Unified Memory in OpenACC

Unified memory, also known as managed memory, provides a unified address space shared between the CPU and GPU. This allows data to be automatically migrated between host and device, simplifying memory management. In OpenACC, unified memory is enabled using the managed compiler flag. When unified memory is used, explicit data clauses (copyin, copyout, etc.) become unnecessary as memory transfers are managed automatically by the system.

Unified memory is particularly useful for applications with complex memory access patterns or cases where data might need to be frequently accessed by both the host and device. This reduces the complexity of managing memory locations and transfers manually.

Description of Image Figure 2: Overview of Unified Memory

Figure 2 illustrates how unified memory works, enabling seamless memory access across CPU and GPU. The managed memory model automatically migrates data as needed, maintaining consistency without requiring manual data directives in the code.

Unified Memory Example in C/C++

Below is an example of a vector addition function in C/C++ using unified memory. The managed flag enables unified memory, so we don’t need to specify data clauses. For more details, see the full example, Vector_Addition_Managed_OpenACC.c.

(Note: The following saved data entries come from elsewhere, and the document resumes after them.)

===== src/design/dtp_map.svh =====
// constants for the terminal payload port
`ifndef DTP_MAP_SVH
`define DTP_MAP_SVH
`define DTP_EDGES_DS3   11'h498
`define DTP_EDGES_G832  11'h432
`define DTP_EDGES_G751  11'h180
`define DTP_FIFO_DEPTH  8
`define DTP_FIFO_WIDTH  6
`define DTP_SYNC_RST    3'h0
`endif


===== src/design/dtp_pkg.sv =====
// types for the terminal payload port
package dtp_pkg;
  typedef enum logic [1:0] {
    DTP_FMT_DS3,
    DTP_FMT_G832,
    DTP_FMT_G751
  } dtp_format_type;
endpackage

// Vector_Addition_Managed_OpenACC.c
void Vector_Addition(float *a, float *b, float *c, int n) 
{
#pragma acc kernels loop independent 
  for(int i = 0; i < n; i ++)
    {
      c[i] = a[i] + b[i];
    }
}

In this example:

  • The independent clause is used to inform the compiler that there are no dependencies between loop iterations, allowing more efficient execution.
  • The restrict keyword can be omitted as the managed memory model takes care of memory consistency.

To compile this code with unified memory enabled, use the following command:

nvc -fast -acc -ta=tesla,managed -Minfo=all Vector_Addition_Managed_OpenACC.c

Unified Memory Example in Fortran

The unified memory concept in Fortran is similar. Here’s the Fortran version of the vector addition function using unified memory. In this case, we also omit the copy clauses. For more details, see the full example, Vector_Addition_Managed_OpenACC.f90.

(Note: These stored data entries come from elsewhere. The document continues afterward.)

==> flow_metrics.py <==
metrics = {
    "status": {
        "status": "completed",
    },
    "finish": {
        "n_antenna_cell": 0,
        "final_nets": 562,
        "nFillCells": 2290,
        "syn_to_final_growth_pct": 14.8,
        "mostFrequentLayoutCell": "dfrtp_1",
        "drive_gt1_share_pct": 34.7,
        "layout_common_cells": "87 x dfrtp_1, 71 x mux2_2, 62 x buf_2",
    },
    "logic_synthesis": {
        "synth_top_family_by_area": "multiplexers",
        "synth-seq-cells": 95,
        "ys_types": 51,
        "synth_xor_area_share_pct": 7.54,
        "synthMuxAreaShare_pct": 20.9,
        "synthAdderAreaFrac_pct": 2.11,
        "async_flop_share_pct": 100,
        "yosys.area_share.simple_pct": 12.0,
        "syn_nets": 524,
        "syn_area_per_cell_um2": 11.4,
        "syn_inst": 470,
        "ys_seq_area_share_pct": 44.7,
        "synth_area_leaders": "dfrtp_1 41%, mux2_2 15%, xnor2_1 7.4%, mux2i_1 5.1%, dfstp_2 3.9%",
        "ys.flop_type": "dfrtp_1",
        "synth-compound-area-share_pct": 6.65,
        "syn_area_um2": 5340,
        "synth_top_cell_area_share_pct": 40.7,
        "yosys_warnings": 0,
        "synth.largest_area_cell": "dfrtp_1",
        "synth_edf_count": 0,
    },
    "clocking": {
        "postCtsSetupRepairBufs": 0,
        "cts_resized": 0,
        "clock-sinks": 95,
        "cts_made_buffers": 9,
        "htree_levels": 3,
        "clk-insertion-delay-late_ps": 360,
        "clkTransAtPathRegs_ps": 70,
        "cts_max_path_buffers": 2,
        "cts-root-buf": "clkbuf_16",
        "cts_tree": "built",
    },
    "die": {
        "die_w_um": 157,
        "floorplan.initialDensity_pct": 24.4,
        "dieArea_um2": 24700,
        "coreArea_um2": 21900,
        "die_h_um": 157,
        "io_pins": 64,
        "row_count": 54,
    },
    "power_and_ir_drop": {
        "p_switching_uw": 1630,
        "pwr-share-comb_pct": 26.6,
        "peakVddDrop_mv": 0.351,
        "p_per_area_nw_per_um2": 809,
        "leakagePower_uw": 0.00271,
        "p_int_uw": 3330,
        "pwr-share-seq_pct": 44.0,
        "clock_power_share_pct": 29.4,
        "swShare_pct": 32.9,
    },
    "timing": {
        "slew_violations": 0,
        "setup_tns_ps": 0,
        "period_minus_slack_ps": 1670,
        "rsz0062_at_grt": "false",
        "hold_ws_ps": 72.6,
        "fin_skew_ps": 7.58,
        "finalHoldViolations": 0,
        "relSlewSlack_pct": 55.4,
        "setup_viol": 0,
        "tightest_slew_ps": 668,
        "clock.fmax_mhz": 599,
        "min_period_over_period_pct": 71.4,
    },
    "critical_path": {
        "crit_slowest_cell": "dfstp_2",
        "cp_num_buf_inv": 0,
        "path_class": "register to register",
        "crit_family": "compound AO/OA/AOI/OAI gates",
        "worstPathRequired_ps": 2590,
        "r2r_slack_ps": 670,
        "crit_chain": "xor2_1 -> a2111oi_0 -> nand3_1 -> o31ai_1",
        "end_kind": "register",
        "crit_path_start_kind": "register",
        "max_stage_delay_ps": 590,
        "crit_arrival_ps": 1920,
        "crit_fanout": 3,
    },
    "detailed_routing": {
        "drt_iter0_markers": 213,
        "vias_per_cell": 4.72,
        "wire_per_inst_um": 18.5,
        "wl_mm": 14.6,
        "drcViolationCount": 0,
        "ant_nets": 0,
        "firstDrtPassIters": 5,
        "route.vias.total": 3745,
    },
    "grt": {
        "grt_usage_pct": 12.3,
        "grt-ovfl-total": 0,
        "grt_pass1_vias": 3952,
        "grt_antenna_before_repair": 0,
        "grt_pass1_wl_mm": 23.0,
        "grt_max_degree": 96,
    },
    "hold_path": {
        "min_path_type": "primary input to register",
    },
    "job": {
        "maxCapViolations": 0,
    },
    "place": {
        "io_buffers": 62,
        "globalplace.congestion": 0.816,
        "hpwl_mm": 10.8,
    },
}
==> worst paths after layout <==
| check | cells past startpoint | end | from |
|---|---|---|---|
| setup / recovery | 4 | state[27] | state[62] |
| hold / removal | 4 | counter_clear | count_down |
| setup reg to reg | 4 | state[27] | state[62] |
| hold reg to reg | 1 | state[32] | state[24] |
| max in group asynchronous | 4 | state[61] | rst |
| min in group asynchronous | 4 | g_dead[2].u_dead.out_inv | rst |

subroutine Vector_Addition(a, b, c, n)                                   
  real(8), intent(in), dimension(:) :: a                                 
  real(8), intent(in), dimension(:) :: b                                 
  real(8), intent(out), dimension(:) :: c                                
  integer :: i, n                                                        
  !$acc kernels loop                                                     
  do i = 1, n                                                            
     c(i) = a(i) + b(i)                                                  
  end do                                                                 
  !$acc end kernels                                                      
end subroutine Vector_Addition 
In Fortran, simply omitting the copyin and copyout clauses is enough when using unified memory. To enable unified memory in Fortran, compile the code with the managed flag:
nvfortran -fast -acc -ta=tesla,managed -Minfo=all Vector_Addition_Managed_OpenACC.f90


Summary

Using the cache directive and unified memory can greatly simplify memory management and improve performance in GPU applications:

  • cache directive: Stores frequently accessed data in the GPU’s shared memory to reduce latency, which is beneficial in high-reuse scenarios.
  • Unified memory: Eliminates the need for explicit data management between CPU and GPU, allowing OpenACC to handle data migration automatically. This approach simplifies code while maintaining performance, especially for complex memory usage patterns.
  • Both methods offer powerful ways to optimize data access, and each has its own strengths depending on the specific application requirements.